Friday Night Football

When I was in high school, Friday night football was, during the beginning of the year, the highlight of the week. Everyone would arrive early to stake out their seats and make sure all the lowly freshmen got the worst seats. Friends saved seats for each other, and had cell phones existed then, they likely would have been texting each other, asking where they were, demanding that they hurry.

All the students went to cheer on the team, to hang out, to escape parents, to escape the everyday. The cheerleaders led everyone with raucous, taunting chants, and the marching band took the spotlight during halftime. The football players looked, and probably felt, a bit like stars.

My next-door neighbor played on the football team, and though we were not close, I’d wish him luck with the game if I saw him that day. The neighbor across the street also played, but even though I was closer to him than my next-door neighbor during our childhood, by the time we reached high school, we rarely talked.

Win or lose, spirits were always high. While everyone wanted the home team to win, it wasn’t just about the game’s outcome. It was about the friendship and closeness that everyone experienced.

At least I’m assuming it was, for I never went to a Friday night high school football game as a kid. Not once. It was in part because of a lack of desire, I suppose: football was never really something I loved except for a short couple of years when I was in second and third grade. (Or was it first and second grade? Or third and fourth grade? Hard to remember.) The main reason I never went was because it was off limits: growing up in a sabbatarian sect, we observed Friday night sundown to Saturday night sundown as the Sabbath, and all worldly cares and events went by the wayside. A Friday night football game was most certainly out of the question.

I never really wanted to go, but I wouldn’t have been able to even if I did want it.

Or I tell myself that. Could my inability to go, my knowledge long before I could develop a desire to go that I would never be allowed to go, my certainty that there was something deeply and spiritually wrong with going to watch a football game on Friday night — could that have tempered my desire before it ever developed?

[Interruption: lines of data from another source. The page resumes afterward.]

$ cat config.mk
export PLATFORM = sky130hd
export DESIGN_NAME = rfseq_top
export DESIGN_NICKNAME = d
export VERILOG_FILES = /design/src/shared/rfseq_pkg.sv /design/src/hw/rfseq_page_map.sv /design/src/hw/rfseq_top.sv
export SDC_FILE = /design/constraint.sdc
export NUM_CORES = 1
export LEC_CHECK = 0
export ABC_CLOCK_PERIOD_IN_PS = 3500
export BUFFER_PORTS_ARGS = -buffer_cell sky130_fd_sc_hd__buf_4
export CAP_MARGIN = 40
export CORE_ASPECT_RATIO = 1.2
export CORE_MARGIN = 4
export CORE_UTILIZATION = 25
export DETAILED_ROUTE_END_ITERATION = 10
export SLEW_MARGIN = 20
export SYNTH_ARGS = -nofsm -noshare
export SYNTH_HDL_FRONTEND = slang
export SYNTH_SLANG_ARGS = --single-unit
$ cat constraint.sdc
create_clock -name mclk -period 3.5 [get_ports mclk]
set_input_delay 0.35 -clock mclk [delete_from_list [all_inputs] [get_ports mclk]]
set_output_delay 0.35 -clock mclk [all_outputs]
set_load 0.02 [all_outputs]
`config.mk`:
```
export PLATFORM = sky130hd
export DESIGN_NAME = system_power_irq_control
export DESIGN_NICKNAME = d
export VERILOG_FILES = /design/src/rtl/spic_pkg.sv /design/src/rtl/i2c_reg_port.sv /design/src/rtl/system_power_irq_control.sv
export VERILOG_INCLUDE_DIRS = /design/src /design/src/rtl
export SDC_FILE = /design/constraint.sdc
export NUM_CORES = 1
export LEC_CHECK = 0
export ABC_AREA = 1
export ABC_CLOCK_PERIOD_IN_PS = 5500
export BUFFER_PORTS_ARGS = -buffer_cell sky130_fd_sc_hd__buf_2
export CORE_ASPECT_RATIO = 2
export CORE_MARGIN = 2
export CORE_UTILIZATION = 40
export DETAILED_ROUTE_END_ITERATION = 8
export MAX_ROUTING_LAYER = met4
export REMOVE_ABC_BUFFERS = 1
export SLEW_MARGIN = 20
export SYNTH_ARGS = -nofsm -noshare
export SYNTH_HDL_FRONTEND = slang
export SYNTH_SLANG_ARGS = --single-unit
export TNS_END_PERCENT = 5
```
`constraint.sdc`:
```
create_clock -name ref_clk -period 5.5 [get_ports ref_clk]
set_input_delay 0.55 -clock ref_clk [delete_from_list [all_inputs] [get_ports ref_clk]]
set_output_delay 0.55 -clock ref_clk [all_outputs]
set_load 0.02 [all_outputs]
```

I tell myself that I would not have felt comfortable there even if I did go because most of that crowd — the in-crowd, the popular crowd — felt uncomfortable. But why? If I’m honest it’s because I was always distancing myself to begin with: I knew I could never really do any of the things they did on the weekend even if I was invited, even if they begged me because they thought I was the most amazing person to be around, even if I were king of homecoming (which I could have never been because, well, it’s probably obvious). I’d never been terribly close to any of them outside of school (and perhaps playing in the neighborhood after school) during elementary school, and that moved with me into junior high where it settled into a sort of permanent quasi-outsider sense that I carried with me into college.

So at tonight’s high football game — the first I, at nearly fifty years old, had ever been to in my life — I found myself wondering how different my light might have been if I had not grown up in what can only charitably be called a sect. I’m not bitter about my childhood; I don’t regret that life; I appreciate what I got in return for Friday night and Saturday events.